Morgan Kelly’s latest prescription – a walk on the wild side.

The impact of Morgan Kelly’s ruminations in the Irish Times has been very big. The Sunday Independent more or less reproduced the article virtually in its entirety.

Brief summary of the numbers and prescription.

2014
Ireland’s debt will likely be €190 billion with €45 billion in NAMA and €35 billion in bank recapitalisation for a total of €270 billion plus losses Irish Central Bank to the Irish banks. Namawinelake reckons the final debt will be €220 billion but Kelly reckons that €250 billion will be nearer the mark.

This will be €120,000 per worker or 60% greater than GDP

Once national debt exceeds national income, there is a serious danger of default.

Quotes from Kelly “Suppose we did not want to follow our current path towards an ECB-directed bankruptcy and national ruin, is there anything we can do? ….

National survival requires Ireland to walk away from the bailout…… This in turn requires the government to do two things: disengage from the banks, and bring its budget into balance immediately.

The ECB has lent €160 billion to the Irish Banks to prevent them closing after the run on them. “The ECB can learn the basic economic truth that if you lend €160 billion to insolvent banks backed by an insolvent state, you are no longer the creditor,: you are the owner.” The ECB will be the capital owner of the Irish banks.

He says that NAMA assets should be returned to the banks and the government should withdraw the promissory notes to the banks.
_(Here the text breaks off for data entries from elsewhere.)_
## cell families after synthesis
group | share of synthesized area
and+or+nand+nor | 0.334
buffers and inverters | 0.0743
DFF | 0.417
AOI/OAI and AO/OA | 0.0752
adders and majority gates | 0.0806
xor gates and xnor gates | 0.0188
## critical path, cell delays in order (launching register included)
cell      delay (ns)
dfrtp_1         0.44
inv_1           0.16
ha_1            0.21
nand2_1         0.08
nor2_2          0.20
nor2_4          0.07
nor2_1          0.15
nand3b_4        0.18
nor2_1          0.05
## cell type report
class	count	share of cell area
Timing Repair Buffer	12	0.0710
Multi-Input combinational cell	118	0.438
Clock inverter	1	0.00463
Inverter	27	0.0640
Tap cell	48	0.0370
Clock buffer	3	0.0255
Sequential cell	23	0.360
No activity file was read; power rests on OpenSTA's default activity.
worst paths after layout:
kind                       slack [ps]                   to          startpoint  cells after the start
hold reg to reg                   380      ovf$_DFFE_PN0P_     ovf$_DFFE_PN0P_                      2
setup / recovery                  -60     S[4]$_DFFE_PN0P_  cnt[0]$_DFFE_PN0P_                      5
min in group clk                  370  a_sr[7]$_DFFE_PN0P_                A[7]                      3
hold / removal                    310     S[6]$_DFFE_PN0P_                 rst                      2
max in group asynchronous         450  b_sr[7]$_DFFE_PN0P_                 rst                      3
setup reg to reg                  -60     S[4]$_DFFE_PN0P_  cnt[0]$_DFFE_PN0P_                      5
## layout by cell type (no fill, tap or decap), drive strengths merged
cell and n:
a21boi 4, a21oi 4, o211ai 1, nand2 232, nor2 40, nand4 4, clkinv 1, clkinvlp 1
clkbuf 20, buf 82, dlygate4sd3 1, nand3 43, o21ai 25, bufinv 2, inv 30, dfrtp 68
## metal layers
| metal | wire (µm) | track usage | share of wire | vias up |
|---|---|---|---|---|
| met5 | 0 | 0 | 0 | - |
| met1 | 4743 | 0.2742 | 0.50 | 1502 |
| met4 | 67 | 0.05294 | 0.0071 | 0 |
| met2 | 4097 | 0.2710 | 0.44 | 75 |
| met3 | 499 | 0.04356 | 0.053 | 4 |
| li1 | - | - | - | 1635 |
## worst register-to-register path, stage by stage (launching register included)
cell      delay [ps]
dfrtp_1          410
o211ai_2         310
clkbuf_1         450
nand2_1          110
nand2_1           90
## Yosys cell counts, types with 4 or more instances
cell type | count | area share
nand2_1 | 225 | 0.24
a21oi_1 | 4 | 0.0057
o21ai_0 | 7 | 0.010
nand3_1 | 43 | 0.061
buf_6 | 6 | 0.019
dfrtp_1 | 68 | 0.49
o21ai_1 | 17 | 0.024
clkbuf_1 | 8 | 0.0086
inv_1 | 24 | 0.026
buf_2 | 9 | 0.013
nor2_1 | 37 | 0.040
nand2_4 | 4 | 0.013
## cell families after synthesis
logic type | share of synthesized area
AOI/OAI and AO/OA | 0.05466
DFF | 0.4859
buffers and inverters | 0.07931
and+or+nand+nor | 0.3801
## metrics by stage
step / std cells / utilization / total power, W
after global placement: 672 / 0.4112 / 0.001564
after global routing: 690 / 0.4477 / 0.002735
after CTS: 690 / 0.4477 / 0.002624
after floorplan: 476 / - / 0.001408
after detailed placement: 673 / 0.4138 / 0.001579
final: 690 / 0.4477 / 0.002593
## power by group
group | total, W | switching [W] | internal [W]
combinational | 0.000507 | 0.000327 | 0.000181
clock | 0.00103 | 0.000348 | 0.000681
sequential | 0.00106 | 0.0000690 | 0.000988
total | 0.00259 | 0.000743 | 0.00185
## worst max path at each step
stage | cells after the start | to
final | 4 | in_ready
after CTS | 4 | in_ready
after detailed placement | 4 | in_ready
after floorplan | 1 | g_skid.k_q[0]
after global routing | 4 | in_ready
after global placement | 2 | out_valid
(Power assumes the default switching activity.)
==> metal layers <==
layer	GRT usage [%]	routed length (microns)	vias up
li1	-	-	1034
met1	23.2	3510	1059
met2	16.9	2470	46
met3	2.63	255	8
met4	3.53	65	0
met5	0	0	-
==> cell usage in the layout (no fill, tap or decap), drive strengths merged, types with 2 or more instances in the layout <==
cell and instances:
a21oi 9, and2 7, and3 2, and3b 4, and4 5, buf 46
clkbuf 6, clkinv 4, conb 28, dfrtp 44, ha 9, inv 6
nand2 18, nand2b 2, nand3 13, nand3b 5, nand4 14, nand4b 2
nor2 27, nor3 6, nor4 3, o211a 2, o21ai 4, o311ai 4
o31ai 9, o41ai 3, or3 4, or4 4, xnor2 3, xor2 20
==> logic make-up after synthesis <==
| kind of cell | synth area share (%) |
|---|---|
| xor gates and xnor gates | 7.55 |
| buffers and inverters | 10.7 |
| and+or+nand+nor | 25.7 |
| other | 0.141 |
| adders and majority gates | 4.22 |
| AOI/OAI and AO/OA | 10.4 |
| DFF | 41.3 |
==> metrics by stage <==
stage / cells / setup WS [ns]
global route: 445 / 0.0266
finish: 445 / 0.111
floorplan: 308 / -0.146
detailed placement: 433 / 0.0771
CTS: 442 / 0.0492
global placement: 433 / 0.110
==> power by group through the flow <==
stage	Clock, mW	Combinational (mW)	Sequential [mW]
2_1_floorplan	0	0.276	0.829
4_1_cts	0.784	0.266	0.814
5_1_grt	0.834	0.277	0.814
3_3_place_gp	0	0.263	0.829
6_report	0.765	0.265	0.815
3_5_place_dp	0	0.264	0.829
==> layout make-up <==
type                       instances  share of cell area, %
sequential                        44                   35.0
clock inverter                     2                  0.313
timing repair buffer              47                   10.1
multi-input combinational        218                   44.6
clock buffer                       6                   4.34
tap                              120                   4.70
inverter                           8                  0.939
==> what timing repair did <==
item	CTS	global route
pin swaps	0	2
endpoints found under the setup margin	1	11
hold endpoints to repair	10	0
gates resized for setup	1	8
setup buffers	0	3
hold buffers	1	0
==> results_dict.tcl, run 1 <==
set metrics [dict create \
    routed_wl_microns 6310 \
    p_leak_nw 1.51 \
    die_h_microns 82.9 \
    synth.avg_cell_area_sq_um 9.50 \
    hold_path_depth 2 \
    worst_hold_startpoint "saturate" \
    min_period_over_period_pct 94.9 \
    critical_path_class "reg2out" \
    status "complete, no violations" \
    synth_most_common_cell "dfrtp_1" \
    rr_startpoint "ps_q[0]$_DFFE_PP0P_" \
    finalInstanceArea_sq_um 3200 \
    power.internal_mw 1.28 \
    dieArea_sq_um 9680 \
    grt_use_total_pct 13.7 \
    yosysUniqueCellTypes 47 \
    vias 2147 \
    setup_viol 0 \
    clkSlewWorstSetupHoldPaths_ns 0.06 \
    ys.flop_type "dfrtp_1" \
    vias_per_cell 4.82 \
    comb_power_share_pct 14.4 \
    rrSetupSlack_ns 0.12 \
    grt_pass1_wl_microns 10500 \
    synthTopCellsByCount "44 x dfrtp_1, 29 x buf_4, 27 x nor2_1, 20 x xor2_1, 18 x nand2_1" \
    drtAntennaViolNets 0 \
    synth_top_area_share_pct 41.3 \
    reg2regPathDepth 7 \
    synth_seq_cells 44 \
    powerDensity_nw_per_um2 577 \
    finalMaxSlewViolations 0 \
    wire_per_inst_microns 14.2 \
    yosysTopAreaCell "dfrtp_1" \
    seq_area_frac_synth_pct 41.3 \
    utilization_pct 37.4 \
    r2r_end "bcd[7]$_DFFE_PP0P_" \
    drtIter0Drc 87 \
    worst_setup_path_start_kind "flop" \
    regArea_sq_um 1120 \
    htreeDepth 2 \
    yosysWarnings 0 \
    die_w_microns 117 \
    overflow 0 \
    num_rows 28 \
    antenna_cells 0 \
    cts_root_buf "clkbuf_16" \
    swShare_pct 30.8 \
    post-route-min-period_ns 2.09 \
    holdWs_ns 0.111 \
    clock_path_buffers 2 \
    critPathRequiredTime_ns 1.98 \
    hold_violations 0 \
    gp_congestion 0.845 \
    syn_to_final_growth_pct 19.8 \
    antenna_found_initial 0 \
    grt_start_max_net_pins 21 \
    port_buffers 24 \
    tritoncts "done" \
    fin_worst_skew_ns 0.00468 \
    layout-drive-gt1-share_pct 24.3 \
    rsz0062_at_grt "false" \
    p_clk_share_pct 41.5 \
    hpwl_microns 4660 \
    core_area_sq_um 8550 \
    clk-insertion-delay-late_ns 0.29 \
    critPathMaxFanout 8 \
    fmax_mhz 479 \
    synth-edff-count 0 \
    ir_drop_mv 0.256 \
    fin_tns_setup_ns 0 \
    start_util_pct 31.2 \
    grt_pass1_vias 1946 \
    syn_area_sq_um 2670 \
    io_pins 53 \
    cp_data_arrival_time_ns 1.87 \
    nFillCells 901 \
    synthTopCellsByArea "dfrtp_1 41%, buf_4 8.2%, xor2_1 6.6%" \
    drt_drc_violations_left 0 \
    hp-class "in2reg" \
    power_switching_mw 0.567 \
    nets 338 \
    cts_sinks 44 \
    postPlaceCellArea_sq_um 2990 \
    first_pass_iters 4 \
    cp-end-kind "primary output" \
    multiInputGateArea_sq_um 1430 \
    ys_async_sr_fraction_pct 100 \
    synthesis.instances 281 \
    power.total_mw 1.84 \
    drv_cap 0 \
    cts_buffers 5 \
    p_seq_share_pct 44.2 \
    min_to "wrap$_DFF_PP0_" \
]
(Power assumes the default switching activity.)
**config.mk**
```make
export PLATFORM = sky130hd
export DESIGN_NAME = bus_arbiter4
export DESIGN_NICKNAME = d
export VERILOG_FILES = /design/src/rtl/arb_pkg.sv /design/src/rtl/rr_pick4.sv /design/src/rtl/bus_arbiter4.sv
export SDC_FILE = /design/constraint.sdc
export NUM_CORES = 1
export LEC_CHECK = 0
export ABC_AREA = 1
export BUFFER_PORTS_ARGS = -buffer_cell sky130_fd_sc_hd__buf_4
export CAP_MARGIN = 20
export CORE_ASPECT_RATIO = 0.9
export CORE_MARGIN = 2
export CORE_UTILIZATION = 40
export CTS_CLUSTER_SIZE = 12
export DETAILED_ROUTE_END_ITERATION = 16
export PLACE_DENSITY = 0.86
export SYNTH_ARGS = -nofsm -noshare
export SYNTH_HDL_FRONTEND = slang
export SYNTH_HIERARCHICAL = 1
export SYNTH_SLANG_ARGS = --single-unit
```
**constraint.sdc**
```tcl
create_clock -name clk -period 3.7 [get_ports clk]
set_input_delay 0.37 -clock clk [delete_from_list [all_inputs] [get_ports clk]]
set_output_delay 0.37 -clock clk [all_outputs]
set_load 0.01 [all_outputs]
```
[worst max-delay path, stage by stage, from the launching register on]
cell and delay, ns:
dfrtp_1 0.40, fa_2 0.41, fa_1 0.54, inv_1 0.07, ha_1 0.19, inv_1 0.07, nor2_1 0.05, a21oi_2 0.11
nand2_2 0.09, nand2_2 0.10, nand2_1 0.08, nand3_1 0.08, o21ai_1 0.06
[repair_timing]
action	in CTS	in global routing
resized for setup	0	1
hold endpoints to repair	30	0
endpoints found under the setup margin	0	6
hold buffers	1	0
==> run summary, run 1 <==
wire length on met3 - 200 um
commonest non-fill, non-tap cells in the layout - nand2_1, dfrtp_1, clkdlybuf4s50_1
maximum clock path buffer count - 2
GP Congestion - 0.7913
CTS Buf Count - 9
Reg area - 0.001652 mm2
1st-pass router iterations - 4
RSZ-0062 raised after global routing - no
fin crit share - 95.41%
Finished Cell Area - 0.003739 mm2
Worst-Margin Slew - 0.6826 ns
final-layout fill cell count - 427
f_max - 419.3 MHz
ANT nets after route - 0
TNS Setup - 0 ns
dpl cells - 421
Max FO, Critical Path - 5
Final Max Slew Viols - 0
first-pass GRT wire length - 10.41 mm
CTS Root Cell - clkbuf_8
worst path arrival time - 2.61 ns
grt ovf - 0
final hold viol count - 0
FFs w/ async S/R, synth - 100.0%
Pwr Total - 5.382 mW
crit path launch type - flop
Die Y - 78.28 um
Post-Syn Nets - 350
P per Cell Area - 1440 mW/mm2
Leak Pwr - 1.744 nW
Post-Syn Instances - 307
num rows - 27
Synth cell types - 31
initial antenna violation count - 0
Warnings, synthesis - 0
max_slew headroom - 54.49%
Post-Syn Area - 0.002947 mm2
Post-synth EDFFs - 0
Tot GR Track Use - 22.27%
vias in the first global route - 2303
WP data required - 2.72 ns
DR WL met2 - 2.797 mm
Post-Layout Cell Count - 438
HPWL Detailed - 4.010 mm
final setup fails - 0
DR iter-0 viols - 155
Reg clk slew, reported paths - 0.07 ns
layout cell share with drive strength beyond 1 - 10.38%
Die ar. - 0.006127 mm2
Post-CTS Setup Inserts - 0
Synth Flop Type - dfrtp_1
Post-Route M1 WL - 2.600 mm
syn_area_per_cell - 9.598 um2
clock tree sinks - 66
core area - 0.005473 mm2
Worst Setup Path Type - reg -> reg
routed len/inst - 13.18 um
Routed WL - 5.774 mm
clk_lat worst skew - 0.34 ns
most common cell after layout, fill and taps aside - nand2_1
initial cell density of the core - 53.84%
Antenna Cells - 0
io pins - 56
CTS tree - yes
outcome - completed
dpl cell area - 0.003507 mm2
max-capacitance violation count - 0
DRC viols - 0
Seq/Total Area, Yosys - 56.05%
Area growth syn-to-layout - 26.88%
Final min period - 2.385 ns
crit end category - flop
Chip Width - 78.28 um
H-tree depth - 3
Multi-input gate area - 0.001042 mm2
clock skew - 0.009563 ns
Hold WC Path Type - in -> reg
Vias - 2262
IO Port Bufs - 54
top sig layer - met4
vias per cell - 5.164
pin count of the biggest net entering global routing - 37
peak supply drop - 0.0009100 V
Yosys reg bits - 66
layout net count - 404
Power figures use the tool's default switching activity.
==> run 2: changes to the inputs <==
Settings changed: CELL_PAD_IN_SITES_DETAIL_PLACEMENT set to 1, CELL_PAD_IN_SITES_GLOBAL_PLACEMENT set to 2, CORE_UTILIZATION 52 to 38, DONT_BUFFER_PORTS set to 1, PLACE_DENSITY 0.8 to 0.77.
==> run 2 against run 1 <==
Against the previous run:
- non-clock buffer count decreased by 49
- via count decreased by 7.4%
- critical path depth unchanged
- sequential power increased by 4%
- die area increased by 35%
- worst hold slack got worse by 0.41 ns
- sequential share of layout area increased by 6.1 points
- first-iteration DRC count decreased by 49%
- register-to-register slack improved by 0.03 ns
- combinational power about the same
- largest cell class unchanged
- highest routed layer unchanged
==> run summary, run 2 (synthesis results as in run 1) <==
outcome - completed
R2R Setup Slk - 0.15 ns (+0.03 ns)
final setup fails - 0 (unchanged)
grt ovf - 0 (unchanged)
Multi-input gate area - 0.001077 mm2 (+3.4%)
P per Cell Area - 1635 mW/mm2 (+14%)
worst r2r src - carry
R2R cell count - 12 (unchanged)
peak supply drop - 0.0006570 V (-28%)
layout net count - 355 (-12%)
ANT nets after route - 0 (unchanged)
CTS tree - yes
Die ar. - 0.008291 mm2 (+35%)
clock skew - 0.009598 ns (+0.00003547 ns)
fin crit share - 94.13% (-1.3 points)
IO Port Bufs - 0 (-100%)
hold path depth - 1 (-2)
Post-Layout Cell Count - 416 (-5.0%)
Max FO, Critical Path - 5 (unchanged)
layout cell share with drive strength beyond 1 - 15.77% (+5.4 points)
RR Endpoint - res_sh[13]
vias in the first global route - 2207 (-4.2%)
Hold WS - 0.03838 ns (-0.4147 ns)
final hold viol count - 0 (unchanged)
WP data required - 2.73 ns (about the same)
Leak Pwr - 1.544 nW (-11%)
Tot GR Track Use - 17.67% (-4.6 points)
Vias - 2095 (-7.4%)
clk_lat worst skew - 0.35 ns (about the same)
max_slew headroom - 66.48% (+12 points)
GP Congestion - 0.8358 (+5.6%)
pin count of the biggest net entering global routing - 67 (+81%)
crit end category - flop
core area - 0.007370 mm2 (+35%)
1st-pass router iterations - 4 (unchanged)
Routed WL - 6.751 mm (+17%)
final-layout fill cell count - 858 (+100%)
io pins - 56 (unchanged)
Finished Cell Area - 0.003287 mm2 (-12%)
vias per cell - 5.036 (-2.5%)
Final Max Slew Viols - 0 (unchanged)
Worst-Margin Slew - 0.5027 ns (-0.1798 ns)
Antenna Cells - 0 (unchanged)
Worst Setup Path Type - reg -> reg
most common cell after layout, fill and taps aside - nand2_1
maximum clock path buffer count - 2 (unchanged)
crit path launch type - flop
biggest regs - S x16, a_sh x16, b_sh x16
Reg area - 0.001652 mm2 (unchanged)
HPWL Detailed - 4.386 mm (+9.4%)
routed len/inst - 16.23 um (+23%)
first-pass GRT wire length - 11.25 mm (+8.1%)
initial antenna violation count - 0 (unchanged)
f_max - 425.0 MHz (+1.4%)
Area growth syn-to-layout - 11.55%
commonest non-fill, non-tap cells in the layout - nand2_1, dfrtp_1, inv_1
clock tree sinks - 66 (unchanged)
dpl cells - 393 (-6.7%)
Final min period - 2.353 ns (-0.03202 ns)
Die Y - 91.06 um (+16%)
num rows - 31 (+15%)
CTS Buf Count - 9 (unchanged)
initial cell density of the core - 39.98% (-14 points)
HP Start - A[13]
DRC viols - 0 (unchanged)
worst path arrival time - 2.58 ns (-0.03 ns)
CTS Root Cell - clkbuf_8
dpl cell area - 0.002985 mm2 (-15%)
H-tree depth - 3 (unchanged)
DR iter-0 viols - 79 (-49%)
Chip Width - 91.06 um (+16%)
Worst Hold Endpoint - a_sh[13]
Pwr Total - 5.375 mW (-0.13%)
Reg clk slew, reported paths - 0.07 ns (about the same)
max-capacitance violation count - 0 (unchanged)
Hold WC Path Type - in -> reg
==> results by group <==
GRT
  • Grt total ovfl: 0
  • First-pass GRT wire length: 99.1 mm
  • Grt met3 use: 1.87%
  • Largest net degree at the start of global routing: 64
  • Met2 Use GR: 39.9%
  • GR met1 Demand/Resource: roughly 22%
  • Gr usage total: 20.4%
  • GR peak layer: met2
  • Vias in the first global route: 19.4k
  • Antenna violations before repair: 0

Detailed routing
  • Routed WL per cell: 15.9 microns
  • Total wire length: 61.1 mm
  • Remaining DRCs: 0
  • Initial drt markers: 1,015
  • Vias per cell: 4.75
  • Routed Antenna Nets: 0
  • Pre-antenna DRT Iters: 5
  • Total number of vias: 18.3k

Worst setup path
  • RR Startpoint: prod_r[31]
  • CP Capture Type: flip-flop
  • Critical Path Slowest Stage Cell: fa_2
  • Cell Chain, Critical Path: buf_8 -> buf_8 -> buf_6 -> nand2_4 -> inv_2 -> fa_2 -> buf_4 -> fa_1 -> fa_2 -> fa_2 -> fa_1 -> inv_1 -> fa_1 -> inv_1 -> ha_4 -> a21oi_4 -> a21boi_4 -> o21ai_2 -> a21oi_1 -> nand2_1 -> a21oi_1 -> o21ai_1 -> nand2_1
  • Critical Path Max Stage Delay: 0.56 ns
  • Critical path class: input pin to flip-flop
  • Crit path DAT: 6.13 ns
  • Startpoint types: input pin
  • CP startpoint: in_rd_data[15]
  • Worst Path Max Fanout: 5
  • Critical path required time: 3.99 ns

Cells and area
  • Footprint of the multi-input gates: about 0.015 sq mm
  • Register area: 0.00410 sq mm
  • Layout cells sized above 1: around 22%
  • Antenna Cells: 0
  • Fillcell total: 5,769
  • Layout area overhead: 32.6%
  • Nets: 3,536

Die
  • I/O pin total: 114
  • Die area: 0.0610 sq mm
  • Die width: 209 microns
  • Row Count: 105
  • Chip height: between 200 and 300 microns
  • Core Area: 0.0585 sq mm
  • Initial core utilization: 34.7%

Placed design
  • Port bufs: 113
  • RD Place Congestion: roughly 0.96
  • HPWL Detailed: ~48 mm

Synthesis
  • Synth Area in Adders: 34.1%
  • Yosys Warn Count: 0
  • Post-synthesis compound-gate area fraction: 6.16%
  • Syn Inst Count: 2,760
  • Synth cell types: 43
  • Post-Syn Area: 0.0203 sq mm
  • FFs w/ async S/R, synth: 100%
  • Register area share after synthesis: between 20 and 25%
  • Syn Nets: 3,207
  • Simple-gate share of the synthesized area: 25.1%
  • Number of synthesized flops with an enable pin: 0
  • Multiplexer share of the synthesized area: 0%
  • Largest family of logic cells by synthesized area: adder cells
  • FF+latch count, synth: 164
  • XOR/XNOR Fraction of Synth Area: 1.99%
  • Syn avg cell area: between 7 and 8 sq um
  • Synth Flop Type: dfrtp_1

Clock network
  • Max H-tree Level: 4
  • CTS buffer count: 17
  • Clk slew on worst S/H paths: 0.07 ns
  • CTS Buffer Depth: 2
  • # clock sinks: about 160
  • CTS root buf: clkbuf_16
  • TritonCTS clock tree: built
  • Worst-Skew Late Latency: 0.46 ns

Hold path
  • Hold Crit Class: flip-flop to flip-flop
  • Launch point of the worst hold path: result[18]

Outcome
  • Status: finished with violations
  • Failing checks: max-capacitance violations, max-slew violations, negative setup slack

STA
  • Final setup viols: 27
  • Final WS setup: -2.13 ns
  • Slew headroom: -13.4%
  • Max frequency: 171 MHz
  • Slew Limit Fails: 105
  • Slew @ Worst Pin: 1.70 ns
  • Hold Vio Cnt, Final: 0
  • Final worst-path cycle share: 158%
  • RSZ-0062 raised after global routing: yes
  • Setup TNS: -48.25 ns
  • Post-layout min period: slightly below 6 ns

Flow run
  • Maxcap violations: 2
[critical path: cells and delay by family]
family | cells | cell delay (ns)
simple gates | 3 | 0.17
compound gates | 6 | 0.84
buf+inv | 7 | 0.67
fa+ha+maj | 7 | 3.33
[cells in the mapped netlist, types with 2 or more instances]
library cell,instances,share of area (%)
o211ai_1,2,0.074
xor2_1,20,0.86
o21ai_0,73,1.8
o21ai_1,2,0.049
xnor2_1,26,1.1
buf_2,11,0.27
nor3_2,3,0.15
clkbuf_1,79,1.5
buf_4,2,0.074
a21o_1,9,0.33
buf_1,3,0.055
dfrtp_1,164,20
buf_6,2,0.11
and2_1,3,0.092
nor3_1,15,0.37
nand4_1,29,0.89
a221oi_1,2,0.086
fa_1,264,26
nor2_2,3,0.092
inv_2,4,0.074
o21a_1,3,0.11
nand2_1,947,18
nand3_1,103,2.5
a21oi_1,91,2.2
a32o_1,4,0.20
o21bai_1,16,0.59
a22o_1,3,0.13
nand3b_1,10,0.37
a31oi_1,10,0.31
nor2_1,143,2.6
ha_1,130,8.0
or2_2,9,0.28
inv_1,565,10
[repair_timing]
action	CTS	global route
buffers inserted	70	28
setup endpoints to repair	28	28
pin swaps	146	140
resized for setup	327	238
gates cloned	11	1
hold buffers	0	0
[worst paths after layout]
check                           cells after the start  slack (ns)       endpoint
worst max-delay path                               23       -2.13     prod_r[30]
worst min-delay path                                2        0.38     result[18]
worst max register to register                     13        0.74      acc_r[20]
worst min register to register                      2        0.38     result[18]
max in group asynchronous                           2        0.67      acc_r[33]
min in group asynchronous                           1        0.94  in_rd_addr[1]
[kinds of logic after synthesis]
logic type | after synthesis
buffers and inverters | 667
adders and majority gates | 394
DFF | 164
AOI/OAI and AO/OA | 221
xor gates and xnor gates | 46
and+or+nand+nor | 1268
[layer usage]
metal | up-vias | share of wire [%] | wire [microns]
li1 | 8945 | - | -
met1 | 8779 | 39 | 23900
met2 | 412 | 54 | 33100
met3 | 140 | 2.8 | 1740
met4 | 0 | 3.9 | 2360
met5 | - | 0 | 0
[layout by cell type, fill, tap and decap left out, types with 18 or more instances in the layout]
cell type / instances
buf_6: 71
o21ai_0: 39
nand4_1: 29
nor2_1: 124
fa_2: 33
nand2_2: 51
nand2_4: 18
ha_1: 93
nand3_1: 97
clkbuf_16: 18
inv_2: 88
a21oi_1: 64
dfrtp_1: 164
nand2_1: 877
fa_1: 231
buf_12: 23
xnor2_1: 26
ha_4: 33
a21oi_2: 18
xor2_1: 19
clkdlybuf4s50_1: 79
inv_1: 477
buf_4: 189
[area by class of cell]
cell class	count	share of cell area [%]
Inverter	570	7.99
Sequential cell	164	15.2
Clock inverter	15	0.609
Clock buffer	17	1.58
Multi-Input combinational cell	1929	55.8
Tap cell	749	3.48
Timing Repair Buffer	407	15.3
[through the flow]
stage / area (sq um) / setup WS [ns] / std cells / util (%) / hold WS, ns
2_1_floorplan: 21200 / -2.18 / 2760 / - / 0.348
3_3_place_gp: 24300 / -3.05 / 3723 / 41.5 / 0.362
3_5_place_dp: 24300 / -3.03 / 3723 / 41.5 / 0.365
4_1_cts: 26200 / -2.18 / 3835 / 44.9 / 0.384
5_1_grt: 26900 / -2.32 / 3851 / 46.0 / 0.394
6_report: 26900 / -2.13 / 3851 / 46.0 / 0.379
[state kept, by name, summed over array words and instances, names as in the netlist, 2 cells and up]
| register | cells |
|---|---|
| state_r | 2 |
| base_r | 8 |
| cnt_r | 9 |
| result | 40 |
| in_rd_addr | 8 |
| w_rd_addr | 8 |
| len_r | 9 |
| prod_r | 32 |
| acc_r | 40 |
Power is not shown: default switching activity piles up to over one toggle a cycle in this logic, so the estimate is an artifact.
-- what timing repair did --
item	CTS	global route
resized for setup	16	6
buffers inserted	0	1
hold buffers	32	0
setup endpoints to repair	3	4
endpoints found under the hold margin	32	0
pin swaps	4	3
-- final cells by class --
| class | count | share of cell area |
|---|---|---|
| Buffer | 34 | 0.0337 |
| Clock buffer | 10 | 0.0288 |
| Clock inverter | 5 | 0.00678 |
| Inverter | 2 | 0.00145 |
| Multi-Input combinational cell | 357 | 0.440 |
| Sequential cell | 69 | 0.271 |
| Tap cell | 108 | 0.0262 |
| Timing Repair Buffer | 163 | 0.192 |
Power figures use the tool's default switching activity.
This leaves the ECB owning the banks in effect. (debt for equity swap).

“At a stroke, the Irish government can halve its debt to a survivable €110 billion. The ECB can’t do anything in retaliation because it would light a fire in Spain and across Europe.

2. Cut the government budget deficit immediately into balance. “ …is not painless but it is the only way of disentangling ourselves from the loan sharks who are intent on making an example of us.”

Comments – What would the immediate repudiation of the bailout do to the life of the average person here in the short-term? I think a serious and unnecessary amount of misery.

With the special meeting on Greece in Germany and with the Portuguese problems, we can wait for a few months to see what happens. The impossibility of the Greek situation will force the Eurozone to make up a solution including some type of debt recasting – write off, extending the time period to maturity and reducing the interest rates.

The Kelly gambit is in the locker but it can be leaked in discussions privately and used a lever. I’m sure that Michael Noonan is quite capable of this. Meanwhile we must lower the budget deficit.

On the 9th November last I quoted Morgan Kelly as writing:-

“You have read enough articles by economists by now to know that it is customary at this stage for me to propose, in 30 words or fewer, a simple policy that will solve all our problems. Unfortunately, this is where I have to hold up my hands and confess that I have no solutions, simple or otherwise.
Ireland faced a painful choice between imposing a resolution on banks that were too big to save or becoming insolvent, and, for whatever reason, chose the latter. Sovereign nations get to make policy choices, and we are no longer a sovereign nation in any meaningful sense of that term.
From here on, for better or worse, we can only rely on the kindness of strangers.”
Comment – From no solutions to bugger the bailout! Some boy!